At which point a blasted bee buzzed relentlessly about my face.
According to the worldview of Tibetans, it was entirely possible and even likely that the spirit world should intersect with the physical world through a humble bee. Here we were, people of God, enthusiastic about making an impact on this community. Our enemy, the devil, would not be happy. Knowing my fear of bees, stemming from bad reactions to bee stings as a child, it was quite possible that the enemy would force me off the property with a bee.
According to the worldview of we scientific Westerners, I reasoned that something in my body must be appealing to bees … they always seem to buzz around me … and that this one was especially persistent and at a most inopportune moment. I prayed – as most Christians do when in the grip of a crisis – and asked that the bee be kept from stinging me. That would be exceptionally inconvenient.

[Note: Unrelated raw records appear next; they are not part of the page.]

### src/hw/spcru_map.vh
// Function
// - Power resets leave monitor on and selected
// - Low supply drives pin and holds core
// - Power-fail reset sets flag, RAM invalid
// - Only power resets change monitor state
// - Sleep suppresses power-fail reset generation
// - Monitor settings hold through sleep, waking needs no restore
// - Warning bit clears at threshold, interrupt
// - Flash write with monitor off resets
// - No power-on delay after monitor reset
// - Bit 7 monitor on, resets to one
// - Bits 6 and 5 show comparisons
// - Bits 4:0 read zero, writes ignored
// - Low pin resets, also in sleep
// - Pin reset sets cause bit zero
// - Stalled clock past timeout causes reset
// - Bit 2 reads one after clock loss
// - Writing bit 2 enables clock detector
// - Low power gates detector, keeps enable
// - Clock loss reset leaves pin alone
// - Bit 1 is power flag and select
`ifndef SPCRU_MAP_VH
`define SPCRU_MAP_VH

// Register addresses
`define SPCRU_ADDR_MON_CTRL    8'hff
`define SPCRU_ADDR_RST_CAUSE   8'hef

// Monitor control fields
`define SPCRU_MON_ON_BIT       7
`define SPCRU_ABOVE_RST_BIT    6
`define SPCRU_EARLY_WARN_BIT   5

// Reset cause fields
`define SPCRU_PIN_FLAG_BIT     0
`define SPCRU_PWR_FLAG_BIT     1
`define SPCRU_CLK_LOSS_BIT     2
`define SPCRU_SOFT_BIT         4
`define SPCRU_FLASH_ERR_BIT    6

// Reset values
`define SPCRU_MON_ON_RST       1'b1
`define SPCRU_PWR_SEL_RST      1'b1
`define SPCRU_CLK_LOSS_EN_RST  1'b0

// Timing
`define SPCRU_CLK_PERIOD_NS    8
`define SPCRU_CLK_LOSS_NS      100000
`define SPCRU_CLK_LOSS_CYC     ((`SPCRU_CLK_LOSS_NS + `SPCRU_CLK_PERIOD_NS - 1) / `SPCRU_CLK_PERIOD_NS)
`define SPCRU_POR_DLY_CYC      16
`define SPCRU_MIN_HOLD_CYC     8

`endif

### src/hw/spcru_top.v
`timescale 1ns/100ps
`default_nettype none
`include "spcru_map.vh"

module spcru_top #(
  parameter CLK_LOSS_CYC = `SPCRU_CLK_LOSS_CYC, // Stall timeout in cycles
  parameter POR_DLY_CYC  = `SPCRU_POR_DLY_CYC,  // Power-on release delay
  parameter MIN_HOLD_CYC = `SPCRU_MIN_HOLD_CYC, // Least reset length
  parameter CNT_W        = 16                   // Counter width
) (
  input  wire       i_clk,            // System clock
  input  wire       i_nrst,           // Power-on reset, active low
  input  wire [7:0] i_sfr_addr,       // Register address
  input  wire       i_sfr_wr,         // Register write strobe
  input  wire [7:0] i_sfr_wdata,      // Register write data
  output wire [7:0] o_sfr_rdata,      // Register read data
  input  wire       i_cmp_above_rst,  // Supply above reset level
  input  wire       i_cmp_above_warn, // Supply above warning level
  input  wire       i_rst_pin_n,      // Reset pin level, low active
  input  wire       i_sysclk_mon,     // Watched system clock
  input  wire       i_sleep,          // Sleep mode
  input  wire       i_suspend,        // Suspend mode
  input  wire       i_flash_wr,       // Flash write or erase try
  output wire       o_rst_pin_out,    // Pin drive level
  output wire       o_rst_pin_oe,     // Pin drive enable
  output wire       o_core_rst,       // Core held in reset
  output wire       o_mon_on,         // Supply monitor switched on
  output wire       o_warn_irq,       // Early warning event pulse
  output wire       o_ram_invalid     // RAM contents not trusted
);

  // Sequencer states
  localparam ST_POR  = 2'd0;
  localparam ST_RUN  = 2'd1;
  localparam ST_HOLD = 2'd2;

  // Reset causes
  localparam C_PWR = 3'd0;
  localparam C_PIN = 3'd1;
  localparam C_CLK = 3'd2;
  localparam C_FLS = 3'd3;
  localparam C_SW  = 3'd4;

  reg  [1:0]       state_reg;        // Sequencer state
  reg  [1:0]       state_next;
  reg  [2:0]       cause_reg;        // Cause of current reset
  reg  [2:0]       cause_next;
  reg  [CNT_W-1:0] hold_cnt_reg;     // Reset length counter
  reg  [CNT_W-1:0] hold_cnt_next;
  reg  [CNT_W-1:0] stall_cnt_reg;    // Cycles since clock edge
  reg              mon_on_reg;       // Monitor switched on
  reg              pwr_sel_reg;      // Monitor selected as source
  reg              clk_en_reg;       // Clock loss detector enable
  reg              soft_req_reg;     // Software reset request
  reg              fls_req_reg;      // Flash error request
  reg              pin_flag_reg;     // Cause flags
  reg              pwr_flag_reg;
  reg              clk_flag_reg;
  reg              sw_flag_reg;
  reg              fls_flag_reg;
  reg  [1:0]       above_rst_sync;   // Comparator synchronisers
  reg  [1:0]       above_warn_sync;
  reg  [1:0]       pin_sync;         // Pin synchroniser
  reg  [2:0]       mon_sync;         // Watched clock, last is history
  reg  [2:0]       drive_dly_reg;    // Own pin drive, delayed
  reg              warn_d_reg;       // Warning level, last cycle
  reg              irq_reg;          // Early warning pulse
  reg              core_rst_reg;     // Core reset output
  reg              pin_oe_reg;       // Pin drive output
  reg  [7:0]       rdata_reg;        // Read data output

  wire above_rst  = above_rst_sync[1];
  wire above_warn = above_warn_sync[1];
  wire pin_low    = ~pin_sync[1];
  wire low_power  = i_sleep | i_suspend;

  // Address decode, shared by write strobe and read mux
  function hit_mon;
    input [7:0] addr;
    hit_mon = (addr == `SPCRU_ADDR_MON_CTRL);
  endfunction

  // Same for the reset cause register
  function hit_rc;
    input [7:0] addr;
    hit_rc = (addr == `SPCRU_ADDR_RST_CAUSE);
  endfunction

  // Comparator and pin synchronisers
  always @(posedge i_clk or negedge i_nrst) begin
    if (!i_nrst) begin
      // Idle levels: supply good, pin released, no false edge
      above_rst_sync  <= 2'h3;
      above_warn_sync <= 2'h3;
      pin_sync        <= 2'h3;
      mon_sync        <= 3'h0;
    end else begin
      // Pins are asynchronous; two flops before any use
      above_rst_sync  <= {above_rst_sync[0], i_cmp_above_rst};
      above_warn_sync <= {above_warn_sync[0], i_cmp_above_warn};
      pin_sync        <= {pin_sync[0], i_rst_pin_n};
      // Watched clock keeps a third flop as edge history
      mon_sync        <= {mon_sync[1:0], i_sysclk_mon};
    end
  end

  // Supply reset only when on, selected and awake
  // Sleep drops this source but keeps RAM; suspend does not
  wire pwr_src = mon_on_reg & pwr_sel_reg & ~above_rst
                 & ~i_sleep;

  // Our own drive loops back through the sync; mask it out
  // Limitation: an outside pulse inside the mask window is lost
  wire pin_src = pin_low & ~pin_oe_reg
                 & ~(|drive_dly_reg);

  // Stall detector gated in low power, enable kept
  // Edges are seen on the synced copy, a few cycles late
  wire clk_act  = clk_en_reg & ~low_power;
  wire clk_edge = mon_sync[2] ^ mon_sync[1];
  wire clk_src  = clk_act &
                  (stall_cnt_reg >= CLK_LOSS_CYC[CNT_W-1:0]);

  // Stall counter
  always @(posedge i_clk or negedge i_nrst) begin
    if (!i_nrst) begin
      stall_cnt_reg <= {CNT_W{1'b0}};
    end else if (!clk_act || clk_edge || state_reg != ST_RUN) begin
      // Any edge, gate or reset in progress restarts the count
      stall_cnt_reg <= {CNT_W{1'b0}};
    end else if (!clk_src) begin
      // Stops at the timeout so the count cannot wrap
      stall_cnt_reg <= stall_cnt_reg + 1'b1;
    end
  end

  // Register write decode
  // Writes while in reset are dropped, not queued
  wire wr_ok  = i_sfr_wr & (state_reg == ST_RUN);
  wire wr_mon = wr_ok & hit_mon(i_sfr_addr);
  wire wr_rc  = wr_ok & hit_rc(i_sfr_addr);

  // Sequencer next state
  always @* begin
    state_next    = state_reg;
    cause_next    = cause_reg;
    hold_cnt_next = hold_cnt_reg;
    case (state_reg)
      ST_POR: begin
        // Power-on release delay
        // Pin stays pulled and core held meanwhile
        if (hold_cnt_reg >= POR_DLY_CYC[CNT_W-1:0]) begin
          state_next    = ST_RUN;
          hold_cnt_next = {CNT_W{1'b0}};
        end else begin
          hold_cnt_next = hold_cnt_reg + 1'b1;
        end
      end
      ST_RUN: begin
        hold_cnt_next = {CNT_W{1'b0}};
        // Priority: supply, pin, clock, flash, software
        if (pwr_src) begin
          // Supply below reset level
          state_next = ST_HOLD;
          cause_next = C_PWR;
        end else if (pin_src) begin
          // Outside circuit pulls the pin
          state_next = ST_HOLD;
          cause_next = C_PIN;
        end else if (clk_src) begin
          // Watched clock stalled
          state_next = ST_HOLD;
          cause_next = C_CLK;
        end else if (fls_req_reg) begin
          // Flash touched with monitor off
          state_next = ST_HOLD;
          cause_next = C_FLS;
        end else if (soft_req_reg) begin
          // Software asked for a reset
          state_next = ST_HOLD;
          cause_next = C_SW;
        end
      end
      ST_HOLD: begin
        // Minimum hold first, then wait for the source to clear
        if (hold_cnt_reg < MIN_HOLD_CYC[CNT_W-1:0]) begin
          hold_cnt_next = hold_cnt_reg + 1'b1;
        end else if (cause_reg == C_PWR) begin
          // Release once supply back; no extra delay
          if (above_rst) begin
            state_next = ST_RUN;
          end
        end else if (cause_reg == C_PIN) begin
          // Held for as long as the pin stays low
          if (!pin_low) begin
            state_next = ST_RUN;
          end
        end else begin
          // Clock, flash and software sources need no wait
          state_next = ST_RUN;
        end
      end
      default: begin
        // Unused code, fall back to power-on
        state_next = ST_POR;
      end
    endcase
  end

  // Exit strobes for the flag and setting updates
  wire leaving = (state_reg == ST_HOLD) && (state_next == ST_RUN);
  wire por_out = (state_reg == ST_POR) && (state_next == ST_RUN);

  // Sequencer registers
  always @(posedge i_clk or negedge i_nrst) begin
    if (!i_nrst) begin
      // Power-on starts the release delay
      state_reg    <= ST_POR;
      cause_reg    <= C_PWR;
      hold_cnt_reg <= {CNT_W{1'b0}};
    end else begin
      state_reg    <= state_next;
      cause_reg    <= cause_next;
      hold_cnt_reg <= hold_cnt_next;
    end
  end

  // Monitor on, select, detector enable, requests
  always @(posedge i_clk or negedge i_nrst) begin
    if (!i_nrst) begin
      // Power-on: monitor on and selected, detector off
      mon_on_reg   <= `SPCRU_MON_ON_RST;
      pwr_sel_reg  <= `SPCRU_PWR_SEL_RST;
      clk_en_reg   <= `SPCRU_CLK_LOSS_EN_RST;
      soft_req_reg <= 1'b0;
      fls_req_reg  <= 1'b0;
    end else begin
      if (leaving && cause_reg == C_PWR) begin
        // Only power resets touch these two
        mon_on_reg  <= 1'b1;
        pwr_sel_reg <= 1'b1;
      end else if (wr_mon) begin
        // Settings hold through sleep, so waking needs no restore
        mon_on_reg  <= i_sfr_wdata[`SPCRU_MON_ON_BIT];
      end else if (wr_rc) begin
        // Select bit shares its place with the power flag
        pwr_sel_reg <= i_sfr_wdata[`SPCRU_PWR_FLAG_BIT];
      end
      // Detector enable kept over every reset but power-on
      if (wr_rc) begin
        clk_en_reg <= i_sfr_wdata[`SPCRU_CLK_LOSS_BIT];
      end
      // Requests live until the sequencer takes them
      if (state_reg == ST_HOLD) begin
        soft_req_reg <= 1'b0;
        fls_req_reg  <= 1'b0;
      end else begin
        if (wr_rc && i_sfr_wdata[`SPCRU_SOFT_BIT]) begin
          soft_req_reg <= 1'b1;
        end
        if (i_flash_wr && !mon_on_reg && state_reg == ST_RUN) begin
          fls_req_reg <= 1'b1;
        end
      end
    end
  end

  // Cause flags, written on the way out of reset
  always @(posedge i_clk or negedge i_nrst) begin
    if (!i_nrst) begin
      // Power flag stands from the start
      pin_flag_reg <= 1'b0;
      pwr_flag_reg <= 1'b1;
      clk_flag_reg <= 1'b0;
      sw_flag_reg  <= 1'b0;
      fls_flag_reg <= 1'b0;
    end else if (por_out) begin
      // Power-on: only the power flag is set
      pwr_flag_reg <= 1'b1;
      pin_flag_reg <= 1'b0;
      clk_flag_reg <= 1'b0;
      sw_flag_reg  <= 1'b0;
      fls_flag_reg <= 1'b0;
    end else if (leaving) begin
      // Exactly one flag, for the source just left
      pwr_flag_reg <= (cause_reg == C_PWR);
      pin_flag_reg <= (cause_reg == C_PIN);
      clk_flag_reg <= (cause_reg == C_CLK);
      sw_flag_reg  <= (cause_reg == C_SW);
      fls_flag_reg <= (cause_reg == C_FLS);
    end
  end

  // Outputs: core reset, pin drive, warning pulse
  always @(posedge i_clk or negedge i_nrst) begin
    if (!i_nrst) begin
      // Power-on holds the core and pulls the pin
      core_rst_reg  <= 1'b1;
      pin_oe_reg    <= 1'b1;
      drive_dly_reg <= 3'h7;
      warn_d_reg    <= 1'b1;
      irq_reg       <= 1'b0;
    end else begin
      // Taken from next state so the output is not a cycle late
      core_rst_reg  <= (state_next != ST_RUN);
      // Pin pulled only by power-on and supply resets
      pin_oe_reg    <= (state_next == ST_POR) ||
                       (state_next == ST_HOLD && cause_next == C_PWR);
      // History of our own drive, for the pin mask
      drive_dly_reg <= {drive_dly_reg[1:0], pin_oe_reg};
      // Fall of the synced warning level gives one pulse
      warn_d_reg    <= above_warn;
      irq_reg       <= warn_d_reg & ~above_warn;
    end
  end

  // Read mux, one cycle latency; unmapped reads zero
  always @(posedge i_clk or negedge i_nrst) begin
    if (!i_nrst) begin
      rdata_reg <= 8'h00;
    end else if (hit_mon(i_sfr_addr)) begin
      // Low five bits always zero
      rdata_reg <= {mon_on_reg, above_rst, above_warn,
                    5'h00};
    end else if (hit_rc(i_sfr_addr)) begin
      // Flags only; enables are not shown here
      rdata_reg <= {1'b0, fls_flag_reg, 1'b0, sw_flag_reg, 1'b0,
                    clk_flag_reg, pwr_flag_reg, pin_flag_reg};
    end else begin
      rdata_reg <= 8'h00;
    end
  end

  // Every output but the fixed pin level comes from a flop
  assign o_sfr_rdata   = rdata_reg;
  assign o_rst_pin_out = 1'b0;          // Open drain, only ever low
  assign o_rst_pin_oe  = pin_oe_reg;
  assign o_core_rst    = core_rst_reg;
  assign o_mon_on      = mon_on_reg;
  assign o_warn_irq    = irq_reg;
  assign o_ram_invalid = pwr_flag_reg;

endmodule

`default_nettype wire

### config.mk
export PLATFORM = sky130hd
export DESIGN_NAME = spcru_top
export DESIGN_NICKNAME = d
export VERILOG_FILES = /design/src/hw/spcru_top.v
export VERILOG_INCLUDE_DIRS = /design/src /design/src/hw
export SDC_FILE = /design/constraint.sdc
export NUM_CORES = 1
export LEC_CHECK = 0
export ABC_AREA = 0
export BUFFER_PORTS_ARGS = -buffer_cell sky130_fd_sc_hd__buf_4
export CELL_PAD_IN_SITES_DETAIL_PLACEMENT = 1
export CELL_PAD_IN_SITES_GLOBAL_PLACEMENT = 2
export CORE_UTILIZATION = 37
export DETAILED_ROUTE_END_ITERATION = 16
export GPL_TIMING_DRIVEN = 0
export MAX_ROUTING_LAYER = met4
export PLACE_DENSITY = 0.9
export SLEW_MARGIN = 40
export SYNTH_ARGS = -nofsm -noshare
export SYNTH_HDL_FRONTEND = slang
export SYNTH_SLANG_ARGS = --single-unit
### constraint.sdc
create_clock -name i_clk -period 3.15 [get_ports i_clk]
set_clock_uncertainty 0.2 [all_clocks]
set_input_delay 0.945 -clock i_clk [delete_from_list [all_inputs] [get_ports i_clk]]
set_output_delay 0.945 -clock i_clk [all_outputs]
set_load 0.02 [all_outputs]
==> results by group, run 1 <==
CTS
  • CTS resizes: 0
  • Worst skew pair latency: approximately 340 ps
  • Worst-path clk slew: approximately 80 ps
  • Hold buffer count at CTS: 0
  • CTS Buf Count: 9
  • TritonCTS clock tree: yes
  • Clock Tree Root: clkbuf_8
  • CTS Buffer Depth: 2
  • H-Tree Level Count: 3
  • Post-CTS setup buffer count: 0
  • CTS sink cnt: 70

STA
  • Crit share post-route: about nine tenths
  • Final hold violations: 0
  • # setup viols final: 0
  • RSZ-0062 raised after global routing: false
  • Slew headroom: between 50% and 60%
  • Fin. max-slew vios: 0
  • Slew @ Worst Pin: ~630 ps
  • Post-layout min period: around 2900 ps
  • Fmax: between 300 and 400 MHz

Place
  • # placed instances: between 400 and 500
  • Gpl congestion: 0.754
  • Buffers added on ports: 33
  • Placed wire-length estimate: approximately 5200 um

Layout
  • Layout cell share with drive strength beyond 1: between 20% and 30%
  • Layout Utilization: about 46%
  • Layout Cells excl Fill: ~470
  • P&R area growth vs syn: 17.6%
  • Ant diodes: 0
  • Post-layout nets: a little under 400
  • Fill count: 939

Floorplan
  • Die area: between 9000 and 10000 um^2
  • Core Area: between 8000 and 9000 um^2
  • I/O pins: 40
  • Die Span Y: 95.5 um
  • Die width: between 90 and 100 um
  • Num rows: 33
  • Initial Util: a little under 40%

Synth
  • Synth Flop Type: dfrtp_1
  • Post-Syn Area: roughly 3200 um^2
  • Flops & latches, synth: 70
  • Area contributors post-synth: dfrtp_1 (43%), dfstp_2 (12%), nor2_1 (5.1%)
  • Post-synth top area share: between 40% and 50%
  • Yosys warnings: 0
  • Synth Instances: about 310
  • Top cell type by total area after synthesis: dfrtp_1
  • Ys async rst share: 100%
  • Syn Area/Cell: roughly 10 um^2
  • Sequential fraction of the synthesis area: a little over half
  • Yosys cell types: 54
  • Post-synth EDFFs: 0

Drt
  • Drt pass-1 iters: 6
  • Post-DRT Antenna Nets: 0
  • Via count: between 2000 and 2500
  • Starting DRT DRC Count: 64
  • Drt via density: between 5 and 6
  • Wire per inst: approximately 15 um
  • Final wirelength: between 7000 and 8000 um
  • DR DRC count: 0

Critical path
  • CP arrival: roughly 2900 ps
  • CP endpoint kind: flop
  • Worst-path fanout max: 10
  • Worst r2r path cells: 7
  • WS Path Type: in2reg
  • Setup crit start kind: input pin
  • Req. time, crit path: ~3200 ps

Global routing
  • Vias in the first global route: roughly 2400
  • Antenna violations before repair: 0
  • Largest net degree at the start of global routing: 71
  • All-Layer GR Usage: 17.9%
  • First-pass GRT wire length: ~12000 um
  • Aggregate global routing overflow: 0

Power
  • Max VDD drop: 0.282 mV
  • Pleak: approximately 1.7 nW
  • PwrDens: around 630 nW/um^2

Min path
  • Worst Hold Class: reg2reg
  • Hold depth: 0

Job
  • Maxcap violations: 0

Outcome
  • Outcome: completed
final timing paths:
path / start / endpoint / slack (ps)
worst max-delay path: i_suspend / clk_flag_reg$_DFFE_PN0P_ / 280
worst max register to register: stall_cnt_reg[11]$_DFFE_PN0P_ / fls_flag_reg$_DFFE_PN0P_ / 340
min in group asynchronous: i_nrst / stall_cnt_reg[7]$_DFFE_PN0P_ / 400
max in group asynchronous: i_nrst / mon_sync[1]$_DFF_PN0_ / 1900
worst min register to register: mon_sync[0]$_DFF_PN0_ / mon_sync[1]$_DFF_PN0_ / 150
worst min-delay path: mon_sync[0]$_DFF_PN0_ / mon_sync[1]$_DFF_PN0_ / 150
power by group:
part	total [W]	internal [W]	switching, W
sequential	0.00112	0.00103	0.0000907
combinational	0.000624	0.000241	0.000383
clock	0.000646	0.000286	0.000359
total	0.00239	0.00155	0.000834
synthesized netlist by cell type (all sizes together), types with 2 or more instances:
library cell,instances
o211ai,4
o31ai,3
a211o,2
xor2,5
a2111o,2
buf,5
clkbuf,5
nand4b,2
o211a,2
and2,5
inv,21
nand2,14
dfrtp,55
dfstp,15
nor4,5
or2,2
and3,8
nor3,7
ha,8
o21ai,11
mux2i,4
nand2b,4
a31oi,9
nand3,11
o2bb2ai,2
xnor2,7
nand4,7
or3,3
o21a,2
or4,2
a21oi,20
nor2,44
and4,2
cell type report:
| class | count | area [um^2] | area share, % |
|---|---|---|---|
| plain buffers | 10 | 67.6 | 1.78 |
| clock buffers | 9 | 124 | 3.26 |
| repair buffers | 33 | 251 | 6.62 |
| well taps | 105 | 131 | 3.46 |
| multi-input cells | 212 | 1330 | 34.9 |
| inverters | 21 | 78.8 | 2.07 |
| clock inverters | 7 | 51.3 | 1.35 |
| flip-flops and latches | 70 | 1770 | 46.6 |
layout by cell type (no fill, tap or decap), drive strengths merged, types with 4 or more instances in the layout:
cell	instances
nand4	7
dfrtp	55
dfstp	15
xnor2	7
xor2	5
nand2	14
nor2	44
and3	8
buf	38
a31oi	9
nor4	5
clkbuf	14
nor3	7
and2	5
clkinv	5
o211ai	4
nand3	11
a21oi	20
nand2b	4
ha	8
o21ai	11
inv	21
mux2i	4
critical path, cell delays in order:
cell      delay [ps]
buf_4            110
nor3b_1          380
a21boi_2         430
a2111o_1         250
o211a_1          180
buf_6            130
or2_0            110
clkbuf_1         210
o211ai_1         120
routing by layer:
layer  vias to the layer above  part of all wire, %  track usage [%]
met5                         -                    0                -
met4                         0                 0.87             4.85
met3                         5                  4.6             5.34
met2                        48                   47             26.7
met1                      1189                   48             23.5
li1                       1179                    -                -
logic make-up (layout without fill, tap and decap cells):
| logic type | after synthesis | in the layout | synth area share [%] |
|---|---|---|---|
| AO/OA/AOI/OAI | 63 | 63 | 12.9 |
| XOR/XNOR | 12 | 12 | 3.25 |
| adder cells (fa/ha/maj) | 8 | 8 | 3.10 |
| buffers and inverters | 31 | 80 | 4.53 |
| flip-flops | 70 | 70 | 54.8 |
| multiplexers | 5 | 5 | 1.59 |
| other | 1 | 2 | 0.116 |
| AND/OR/NAND/NOR | 122 | 122 | 19.7 |
stage by stage:
stage	hold WS (ps)	setup slack (ps)	power [W]	setup TNS [ps]	instance area (um^2)
finish	152	277	0.00239	0	3800
global route	159	163	0.00256	0	3800
CTS	154	280	0.00241	0	3800
detailed placement	137	-77.0	0.00176	-132	3620
global placement	140	19.1	0.00173	0	3610
floorplan	131	370	0.00155	0	3240
Power figures use the tool's default switching activity.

Disregarding further thoughts of worldviews for the time-being, I threw my jacket over my head – not so helpful when in conversation with a monk – and, after a moment or two, left the property.
Was it a demonic bee that drove me off the land that day? I don’t know. But I do know that our enemy “prowls around like a roaring lion looking for someone to devour” (1 Peter 5:8). He is no less active in agnostic Australia as he is in Tibetan communities in which there is a real respect for and fear of the spirit world. In my country, the enemy wreaks havoc in less obvious ways, including (in my opinion) an unhealthy pallour about our culture due to an overemphasis on immediate gratification. That’s a topic for another blog post.
I may have left the field that day, but I’ll be back. I hope to return in autumn when the flowers have finished and the bees are quietly enjoying honey in their hives. May all of us who know God resist the enemy and stand firm, for we are not alone in our struggles, as the apostle Peter encourages readers in 1 Peter 5:9. Though it is extra challenging to stand firm when a bee bizarrely buzzes around your face!
One reply on “A Persistent Bee”
Oh every sympathy, but such a simple scenario that become so complicated!!! I share your fear having had a 10 year old foot grow to the size of a football! Terrified ever since. Your blog is just wonderful to read but reinforces the need for daily armour…spiritual and physical!!!!!